AWS DevOps Professional: CFN Signal, WaitCondition, and CreationPolicy
Create_Complete is not the full story. Resources in cloudformation with complex bootstrapping will require a more bespoke solution
Typical cloudformation provisioning is as follows
- Logical resources outline in CFN template
- Template is uploaded to CFN to create Stack
- Stack is used to create/update/delete physical resources in AWS using the configurations in the template
Imagine the template that dictates the creation of an EC2 instance.
When the physical resource is complete, CFN is alerted indicating the completion of the physical resource in the events tab.
All is well... right?
Well... maybe...? It's hard to tell. All we know is that there's an instance. CFN has no access to any other information beyond "it's there".
If there's a more complicated provisioning process - perhaps you're bootstrapping a public web server on the instance - CFN has no way of knowing if any further actions have been completed successfully.
The EC2 will be in the CREATE_COMPLETE
state long before the bootstrapping finishes. Even if it fails, the resource will still show a successful creation.
Here are a few ways we can make up for this limitation
Cloudformation Signals
You can tell cloudformation to wait for a certain number of success signals.
You can also configure a timeout. Tell CFN in Hours:Minutes:Seconds how long to wait for those signals (Maximum 12 hours). If the timeout is reached the stack will fail.
This will make the resource wait, it won't automatically shift to a create complete state until it's received the success signal(s).
You can also configure it to send failure signal to which the resource create will fail.
CreationPolicy
Typically used for EC2s or auto-scaling groups, the CreationPolicy lets you outline the number of success signals and the timeframe to get them.
CreationPolicy
ResourceSignal:
Count: '5'
Timeout: PT1H20M45S
Count: Number of success signal to set the resource to CREATE_COMPLETE
(1 by default).
Timeout Format: PT#H#M#S, therefore the timeout from the above example will go off in 1 hours, 20 minutes, and 45 seconds.

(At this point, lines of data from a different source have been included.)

<file path="config.mk">
export PLATFORM = sky130hd
export DESIGN_NAME = logic_cell4
export DESIGN_NICKNAME = d
export VERILOG_FILES = /design/src/rtl/logic_cell4_pkg.sv /design/src/rtl/lc4_index_sel.sv /design/src/rtl/lc4_table_mux.sv /design/src/rtl/lc4_out_reg.sv /design/src/rtl/logic_cell4.sv
export SDC_FILE = /design/constraint.sdc
export NUM_CORES = 1
export LEC_CHECK = 0
export ABC_CLOCK_PERIOD_IN_PS = 1800
export BUFFER_PORTS_ARGS = -buffer_cell sky130_fd_sc_hd__buf_2
export CAP_MARGIN = 20
export CORE_AREA = 2 2 39 41
export CTS_CLUSTER_DIAMETER = 30
export DETAILED_ROUTE_END_ITERATION = 10
export DIE_AREA = 0 0 41 43
export PLACE_DENSITY = 0.53
export SKIP_CTS_REPAIR_TIMING = 1
export SLEW_MARGIN = 20
export SYNTH_ARGS = -nofsm -noshare
export SYNTH_HDL_FRONTEND = slang
export SYNTH_HIERARCHICAL = 1
export SYNTH_SLANG_ARGS = --single-unit
</file>
<file path="constraint.sdc">
create_clock -name clk -period 1.8 [get_ports clk]
set_input_delay 0.09 -clock clk [delete_from_list [all_inputs] [get_ports clk]]
set_output_delay 0.09 -clock clk [all_outputs]
set_load 0.02 [all_outputs]
</file>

If you're like me then the PT part is probably bugging you. Just know that the value for timeout must be given in the ISO8601 duration format.
PT just means "Period of Time", that's all we need to know.
Check out the official documentation here.
WaitConditions
A WaitCondition is a specific logical resource.
It can depend on other resources; other resource can depend on it.
Like other resources it must also be set to the create complete state for the stack to complete. However, this resource can gate-keep completion until it either reaches a timeout or receives a signal from the "WaitHandle"
The WaitHandle can generate a pre-signed URL for resource signals. "Pre-signed" just means "trusted", so it doesn't need any credential.
A separate even might need to take place before the resource is fully provision.
This event can generate a JSON with data that is passed back as a signal response.